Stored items
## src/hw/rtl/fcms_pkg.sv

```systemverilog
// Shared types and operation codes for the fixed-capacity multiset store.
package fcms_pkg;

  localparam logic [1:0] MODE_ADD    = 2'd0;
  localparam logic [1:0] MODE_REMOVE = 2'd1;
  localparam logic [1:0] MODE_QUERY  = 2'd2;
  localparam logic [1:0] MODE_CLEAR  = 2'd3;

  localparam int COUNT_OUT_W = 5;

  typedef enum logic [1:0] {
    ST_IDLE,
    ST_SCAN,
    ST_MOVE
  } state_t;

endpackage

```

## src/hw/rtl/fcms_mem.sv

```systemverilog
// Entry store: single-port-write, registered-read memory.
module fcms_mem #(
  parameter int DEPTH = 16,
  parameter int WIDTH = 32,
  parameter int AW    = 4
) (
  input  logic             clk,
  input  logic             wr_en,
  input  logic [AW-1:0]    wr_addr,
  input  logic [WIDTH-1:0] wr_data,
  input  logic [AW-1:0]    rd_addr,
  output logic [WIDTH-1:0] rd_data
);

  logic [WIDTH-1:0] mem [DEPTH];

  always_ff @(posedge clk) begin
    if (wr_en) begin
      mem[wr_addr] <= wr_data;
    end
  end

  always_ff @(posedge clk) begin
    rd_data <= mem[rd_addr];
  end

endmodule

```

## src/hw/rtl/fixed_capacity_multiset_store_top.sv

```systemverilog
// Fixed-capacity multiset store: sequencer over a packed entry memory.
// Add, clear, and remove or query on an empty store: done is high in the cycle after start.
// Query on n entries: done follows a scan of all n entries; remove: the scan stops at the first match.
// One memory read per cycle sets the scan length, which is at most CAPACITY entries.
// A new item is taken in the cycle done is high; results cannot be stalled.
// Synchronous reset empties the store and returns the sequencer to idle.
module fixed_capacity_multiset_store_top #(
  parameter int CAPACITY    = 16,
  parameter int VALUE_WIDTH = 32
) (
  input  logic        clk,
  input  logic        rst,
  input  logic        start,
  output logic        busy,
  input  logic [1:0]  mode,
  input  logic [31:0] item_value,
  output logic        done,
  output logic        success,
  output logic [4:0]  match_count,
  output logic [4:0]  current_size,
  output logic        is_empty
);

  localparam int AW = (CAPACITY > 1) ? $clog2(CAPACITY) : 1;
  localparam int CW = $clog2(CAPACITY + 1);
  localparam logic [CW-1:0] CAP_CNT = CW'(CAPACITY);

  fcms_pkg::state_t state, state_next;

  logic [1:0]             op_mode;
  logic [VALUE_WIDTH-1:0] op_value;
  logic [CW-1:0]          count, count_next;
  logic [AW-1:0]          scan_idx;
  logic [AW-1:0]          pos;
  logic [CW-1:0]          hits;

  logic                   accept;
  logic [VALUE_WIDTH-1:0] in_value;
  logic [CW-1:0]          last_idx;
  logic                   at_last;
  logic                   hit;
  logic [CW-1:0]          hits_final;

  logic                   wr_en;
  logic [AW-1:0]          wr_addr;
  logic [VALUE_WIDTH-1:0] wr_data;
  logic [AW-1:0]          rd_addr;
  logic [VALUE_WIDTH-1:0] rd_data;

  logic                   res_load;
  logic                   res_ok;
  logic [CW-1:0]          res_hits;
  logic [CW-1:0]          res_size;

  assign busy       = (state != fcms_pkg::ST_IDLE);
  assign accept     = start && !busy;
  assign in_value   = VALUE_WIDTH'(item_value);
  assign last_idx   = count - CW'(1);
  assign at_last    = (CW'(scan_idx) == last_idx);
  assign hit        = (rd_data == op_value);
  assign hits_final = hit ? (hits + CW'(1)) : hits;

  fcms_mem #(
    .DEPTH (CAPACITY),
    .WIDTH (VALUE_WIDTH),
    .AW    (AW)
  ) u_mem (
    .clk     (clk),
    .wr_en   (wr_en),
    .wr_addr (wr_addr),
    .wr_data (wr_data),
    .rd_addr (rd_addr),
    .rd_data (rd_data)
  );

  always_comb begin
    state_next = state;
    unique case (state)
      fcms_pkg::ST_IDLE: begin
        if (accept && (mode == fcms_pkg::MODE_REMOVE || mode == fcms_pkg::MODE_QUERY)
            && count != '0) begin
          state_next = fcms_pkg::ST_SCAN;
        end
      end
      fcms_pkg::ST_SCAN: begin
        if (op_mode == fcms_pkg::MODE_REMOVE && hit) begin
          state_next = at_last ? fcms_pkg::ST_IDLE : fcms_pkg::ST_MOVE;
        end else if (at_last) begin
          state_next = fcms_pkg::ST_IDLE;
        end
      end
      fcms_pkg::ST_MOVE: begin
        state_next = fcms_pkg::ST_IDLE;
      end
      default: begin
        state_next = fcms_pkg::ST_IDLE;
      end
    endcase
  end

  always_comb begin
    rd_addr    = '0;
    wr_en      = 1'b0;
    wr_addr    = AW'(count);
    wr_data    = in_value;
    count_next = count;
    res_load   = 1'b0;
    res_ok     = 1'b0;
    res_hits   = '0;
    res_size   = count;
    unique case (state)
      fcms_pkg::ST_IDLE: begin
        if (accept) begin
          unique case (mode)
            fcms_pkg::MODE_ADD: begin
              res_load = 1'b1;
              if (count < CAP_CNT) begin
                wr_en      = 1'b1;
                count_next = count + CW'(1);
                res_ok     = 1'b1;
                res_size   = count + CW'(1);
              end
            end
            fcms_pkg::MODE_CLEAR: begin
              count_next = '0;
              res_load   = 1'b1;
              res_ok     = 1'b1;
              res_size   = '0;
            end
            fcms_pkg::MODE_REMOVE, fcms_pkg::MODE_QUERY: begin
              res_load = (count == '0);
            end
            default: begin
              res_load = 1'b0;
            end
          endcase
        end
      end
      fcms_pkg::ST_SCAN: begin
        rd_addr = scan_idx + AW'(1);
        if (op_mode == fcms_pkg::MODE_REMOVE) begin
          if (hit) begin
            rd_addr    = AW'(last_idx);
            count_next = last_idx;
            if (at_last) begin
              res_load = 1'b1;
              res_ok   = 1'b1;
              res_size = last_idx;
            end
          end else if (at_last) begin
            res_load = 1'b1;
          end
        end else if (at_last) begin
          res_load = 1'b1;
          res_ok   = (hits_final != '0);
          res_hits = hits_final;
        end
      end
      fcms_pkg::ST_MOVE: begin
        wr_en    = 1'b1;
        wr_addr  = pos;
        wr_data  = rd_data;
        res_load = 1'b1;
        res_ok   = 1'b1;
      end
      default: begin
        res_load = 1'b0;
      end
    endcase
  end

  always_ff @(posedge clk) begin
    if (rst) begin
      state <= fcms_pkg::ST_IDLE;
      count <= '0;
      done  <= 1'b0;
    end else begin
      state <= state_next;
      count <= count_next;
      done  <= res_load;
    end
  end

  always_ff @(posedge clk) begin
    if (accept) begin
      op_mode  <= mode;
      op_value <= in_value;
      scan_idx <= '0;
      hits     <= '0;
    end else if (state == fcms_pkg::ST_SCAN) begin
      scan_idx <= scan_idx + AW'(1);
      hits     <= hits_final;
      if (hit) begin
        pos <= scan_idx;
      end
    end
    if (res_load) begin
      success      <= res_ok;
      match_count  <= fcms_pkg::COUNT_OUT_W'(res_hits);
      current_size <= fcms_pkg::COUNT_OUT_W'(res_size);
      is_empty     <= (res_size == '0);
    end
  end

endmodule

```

...

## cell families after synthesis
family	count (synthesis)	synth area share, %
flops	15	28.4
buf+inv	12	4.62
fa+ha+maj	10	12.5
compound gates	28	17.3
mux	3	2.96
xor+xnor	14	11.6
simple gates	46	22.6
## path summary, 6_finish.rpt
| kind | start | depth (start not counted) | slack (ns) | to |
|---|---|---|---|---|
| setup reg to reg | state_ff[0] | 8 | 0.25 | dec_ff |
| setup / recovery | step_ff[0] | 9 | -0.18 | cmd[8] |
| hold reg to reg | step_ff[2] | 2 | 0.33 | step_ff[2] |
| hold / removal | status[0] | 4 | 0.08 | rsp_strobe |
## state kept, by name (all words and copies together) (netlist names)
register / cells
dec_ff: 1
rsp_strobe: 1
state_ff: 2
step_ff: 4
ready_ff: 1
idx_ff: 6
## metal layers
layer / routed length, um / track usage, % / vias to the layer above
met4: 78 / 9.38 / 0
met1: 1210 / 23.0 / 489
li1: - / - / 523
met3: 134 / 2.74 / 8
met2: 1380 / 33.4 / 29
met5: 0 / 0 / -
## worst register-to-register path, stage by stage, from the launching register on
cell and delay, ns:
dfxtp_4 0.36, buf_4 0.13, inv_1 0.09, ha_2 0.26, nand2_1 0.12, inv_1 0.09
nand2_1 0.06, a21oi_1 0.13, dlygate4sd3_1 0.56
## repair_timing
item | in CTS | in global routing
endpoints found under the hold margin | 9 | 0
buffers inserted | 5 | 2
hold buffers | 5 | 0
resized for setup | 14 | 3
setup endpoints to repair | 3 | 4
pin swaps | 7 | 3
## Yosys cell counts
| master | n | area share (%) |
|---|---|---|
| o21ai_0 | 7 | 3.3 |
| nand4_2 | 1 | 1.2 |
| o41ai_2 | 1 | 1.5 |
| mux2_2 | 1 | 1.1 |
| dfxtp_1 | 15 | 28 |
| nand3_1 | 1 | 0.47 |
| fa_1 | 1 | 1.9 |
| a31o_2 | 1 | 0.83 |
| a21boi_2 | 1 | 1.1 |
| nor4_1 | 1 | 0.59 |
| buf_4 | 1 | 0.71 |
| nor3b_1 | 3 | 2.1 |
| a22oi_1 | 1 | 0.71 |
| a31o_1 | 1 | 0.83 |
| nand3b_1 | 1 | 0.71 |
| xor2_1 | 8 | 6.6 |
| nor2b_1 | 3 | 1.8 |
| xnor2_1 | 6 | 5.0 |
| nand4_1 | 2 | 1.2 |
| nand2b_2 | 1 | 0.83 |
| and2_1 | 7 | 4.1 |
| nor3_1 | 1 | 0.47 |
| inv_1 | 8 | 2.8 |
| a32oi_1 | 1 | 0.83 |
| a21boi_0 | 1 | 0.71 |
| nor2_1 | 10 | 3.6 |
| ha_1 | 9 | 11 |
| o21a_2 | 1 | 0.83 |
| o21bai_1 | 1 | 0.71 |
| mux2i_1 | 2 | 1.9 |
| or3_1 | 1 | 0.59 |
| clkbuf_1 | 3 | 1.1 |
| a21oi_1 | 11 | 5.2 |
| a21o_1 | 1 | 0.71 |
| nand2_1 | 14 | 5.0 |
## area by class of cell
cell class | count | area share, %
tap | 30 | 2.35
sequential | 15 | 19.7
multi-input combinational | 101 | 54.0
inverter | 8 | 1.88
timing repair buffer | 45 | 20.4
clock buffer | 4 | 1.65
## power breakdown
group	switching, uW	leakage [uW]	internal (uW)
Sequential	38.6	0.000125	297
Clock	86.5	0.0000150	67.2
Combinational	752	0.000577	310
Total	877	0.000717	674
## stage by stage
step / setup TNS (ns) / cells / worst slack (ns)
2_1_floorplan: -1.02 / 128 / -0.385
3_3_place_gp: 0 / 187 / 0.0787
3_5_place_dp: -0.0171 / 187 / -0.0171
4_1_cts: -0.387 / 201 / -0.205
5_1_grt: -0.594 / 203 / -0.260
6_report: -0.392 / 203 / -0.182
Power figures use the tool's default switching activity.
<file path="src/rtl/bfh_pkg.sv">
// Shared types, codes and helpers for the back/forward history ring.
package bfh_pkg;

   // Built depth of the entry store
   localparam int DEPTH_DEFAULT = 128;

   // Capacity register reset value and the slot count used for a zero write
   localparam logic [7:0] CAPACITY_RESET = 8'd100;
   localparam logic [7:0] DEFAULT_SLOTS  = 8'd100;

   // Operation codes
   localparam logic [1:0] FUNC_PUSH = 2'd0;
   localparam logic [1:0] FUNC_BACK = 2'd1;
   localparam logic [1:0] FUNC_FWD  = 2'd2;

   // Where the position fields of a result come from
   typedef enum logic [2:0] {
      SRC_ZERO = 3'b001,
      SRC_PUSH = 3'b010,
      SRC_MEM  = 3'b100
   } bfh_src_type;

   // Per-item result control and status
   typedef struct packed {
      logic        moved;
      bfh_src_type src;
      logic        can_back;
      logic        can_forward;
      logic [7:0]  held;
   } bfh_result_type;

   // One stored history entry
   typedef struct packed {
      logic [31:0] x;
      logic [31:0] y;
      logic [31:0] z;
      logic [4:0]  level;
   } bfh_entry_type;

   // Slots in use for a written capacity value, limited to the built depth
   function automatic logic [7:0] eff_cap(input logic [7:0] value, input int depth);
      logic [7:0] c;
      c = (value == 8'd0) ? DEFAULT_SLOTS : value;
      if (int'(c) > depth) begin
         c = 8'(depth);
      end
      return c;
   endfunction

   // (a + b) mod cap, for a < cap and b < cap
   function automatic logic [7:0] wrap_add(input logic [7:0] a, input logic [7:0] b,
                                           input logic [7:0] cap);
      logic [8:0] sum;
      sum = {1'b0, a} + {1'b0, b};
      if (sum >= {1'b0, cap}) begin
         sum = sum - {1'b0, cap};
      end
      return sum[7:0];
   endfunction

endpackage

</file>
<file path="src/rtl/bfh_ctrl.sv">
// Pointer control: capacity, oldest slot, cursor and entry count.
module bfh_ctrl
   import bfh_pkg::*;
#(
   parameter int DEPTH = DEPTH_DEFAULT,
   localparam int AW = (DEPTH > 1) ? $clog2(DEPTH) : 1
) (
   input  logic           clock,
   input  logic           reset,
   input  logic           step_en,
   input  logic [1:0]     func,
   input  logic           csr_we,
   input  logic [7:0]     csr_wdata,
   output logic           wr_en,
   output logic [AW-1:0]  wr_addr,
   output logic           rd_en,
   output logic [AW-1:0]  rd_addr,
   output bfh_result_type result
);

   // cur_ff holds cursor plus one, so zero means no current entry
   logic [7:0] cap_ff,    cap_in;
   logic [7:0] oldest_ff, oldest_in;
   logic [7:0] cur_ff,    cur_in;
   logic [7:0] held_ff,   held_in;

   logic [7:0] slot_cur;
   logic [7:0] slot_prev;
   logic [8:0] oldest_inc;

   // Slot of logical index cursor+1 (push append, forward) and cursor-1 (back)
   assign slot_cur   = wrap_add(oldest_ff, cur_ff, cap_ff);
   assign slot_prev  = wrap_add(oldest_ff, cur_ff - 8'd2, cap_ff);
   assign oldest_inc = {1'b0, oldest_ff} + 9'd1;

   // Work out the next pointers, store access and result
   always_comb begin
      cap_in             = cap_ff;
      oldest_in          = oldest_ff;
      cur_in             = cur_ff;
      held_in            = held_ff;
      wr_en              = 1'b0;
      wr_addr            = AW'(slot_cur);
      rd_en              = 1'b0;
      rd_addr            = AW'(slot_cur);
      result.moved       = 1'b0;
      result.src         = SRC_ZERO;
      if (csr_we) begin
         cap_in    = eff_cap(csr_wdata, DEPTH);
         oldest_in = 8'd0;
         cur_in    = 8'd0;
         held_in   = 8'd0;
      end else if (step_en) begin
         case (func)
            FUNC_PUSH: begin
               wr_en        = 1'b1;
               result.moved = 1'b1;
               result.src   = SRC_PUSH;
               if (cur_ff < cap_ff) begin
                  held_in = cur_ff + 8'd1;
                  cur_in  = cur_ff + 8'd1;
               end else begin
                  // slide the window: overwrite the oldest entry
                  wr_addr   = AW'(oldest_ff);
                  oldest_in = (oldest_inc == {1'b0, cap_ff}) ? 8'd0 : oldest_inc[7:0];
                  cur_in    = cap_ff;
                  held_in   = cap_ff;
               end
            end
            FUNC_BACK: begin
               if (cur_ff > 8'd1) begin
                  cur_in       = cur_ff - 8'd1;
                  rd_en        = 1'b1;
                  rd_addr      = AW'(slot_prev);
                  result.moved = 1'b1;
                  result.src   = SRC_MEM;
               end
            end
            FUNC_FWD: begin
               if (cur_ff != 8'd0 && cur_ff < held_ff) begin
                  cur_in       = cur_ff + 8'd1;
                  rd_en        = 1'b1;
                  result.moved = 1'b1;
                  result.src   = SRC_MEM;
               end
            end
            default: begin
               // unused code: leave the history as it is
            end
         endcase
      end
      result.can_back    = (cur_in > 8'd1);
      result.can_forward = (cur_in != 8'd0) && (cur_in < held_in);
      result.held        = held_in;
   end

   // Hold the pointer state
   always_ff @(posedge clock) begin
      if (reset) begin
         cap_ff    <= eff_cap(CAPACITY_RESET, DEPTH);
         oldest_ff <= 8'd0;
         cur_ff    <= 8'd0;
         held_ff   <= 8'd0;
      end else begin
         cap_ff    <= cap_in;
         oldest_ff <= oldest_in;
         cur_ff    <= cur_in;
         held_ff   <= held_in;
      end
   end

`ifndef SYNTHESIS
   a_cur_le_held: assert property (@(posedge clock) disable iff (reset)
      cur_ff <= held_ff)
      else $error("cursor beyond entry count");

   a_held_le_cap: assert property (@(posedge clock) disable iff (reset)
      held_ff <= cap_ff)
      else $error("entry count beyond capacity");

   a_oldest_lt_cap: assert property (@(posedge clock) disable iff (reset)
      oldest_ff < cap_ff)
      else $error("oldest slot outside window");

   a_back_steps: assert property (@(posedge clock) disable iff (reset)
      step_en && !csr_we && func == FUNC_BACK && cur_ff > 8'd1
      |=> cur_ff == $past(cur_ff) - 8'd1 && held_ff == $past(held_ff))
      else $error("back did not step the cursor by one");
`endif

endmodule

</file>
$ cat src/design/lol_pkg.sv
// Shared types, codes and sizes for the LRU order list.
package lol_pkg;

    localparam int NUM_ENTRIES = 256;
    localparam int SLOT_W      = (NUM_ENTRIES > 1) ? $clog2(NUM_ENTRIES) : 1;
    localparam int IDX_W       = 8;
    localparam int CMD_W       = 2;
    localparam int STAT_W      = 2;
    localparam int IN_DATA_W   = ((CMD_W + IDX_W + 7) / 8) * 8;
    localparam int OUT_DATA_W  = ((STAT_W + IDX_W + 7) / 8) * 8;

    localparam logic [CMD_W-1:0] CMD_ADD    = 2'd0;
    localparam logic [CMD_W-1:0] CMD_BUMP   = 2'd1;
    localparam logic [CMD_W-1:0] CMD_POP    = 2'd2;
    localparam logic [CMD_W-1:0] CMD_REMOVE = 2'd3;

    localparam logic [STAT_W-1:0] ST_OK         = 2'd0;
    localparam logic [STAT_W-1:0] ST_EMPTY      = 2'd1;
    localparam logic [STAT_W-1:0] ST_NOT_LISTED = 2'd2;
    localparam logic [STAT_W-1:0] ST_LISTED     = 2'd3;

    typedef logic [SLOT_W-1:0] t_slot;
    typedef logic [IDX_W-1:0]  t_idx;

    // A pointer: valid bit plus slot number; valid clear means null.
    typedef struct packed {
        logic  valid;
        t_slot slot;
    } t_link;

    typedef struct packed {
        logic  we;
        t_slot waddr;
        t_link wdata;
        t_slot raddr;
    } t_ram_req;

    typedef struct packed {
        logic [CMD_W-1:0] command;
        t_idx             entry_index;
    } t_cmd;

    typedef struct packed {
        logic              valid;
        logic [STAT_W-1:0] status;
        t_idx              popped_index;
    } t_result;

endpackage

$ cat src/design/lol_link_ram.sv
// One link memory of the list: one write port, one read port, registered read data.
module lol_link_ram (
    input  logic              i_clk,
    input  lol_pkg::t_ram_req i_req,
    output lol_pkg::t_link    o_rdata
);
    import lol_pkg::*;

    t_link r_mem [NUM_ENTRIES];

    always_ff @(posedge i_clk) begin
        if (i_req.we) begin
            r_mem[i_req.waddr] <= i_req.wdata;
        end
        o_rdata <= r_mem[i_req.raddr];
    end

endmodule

WORK INSTRUCTIONS:
Your answer should be one number: how many lines of the records hold "worst".

ANSWER BOX:
2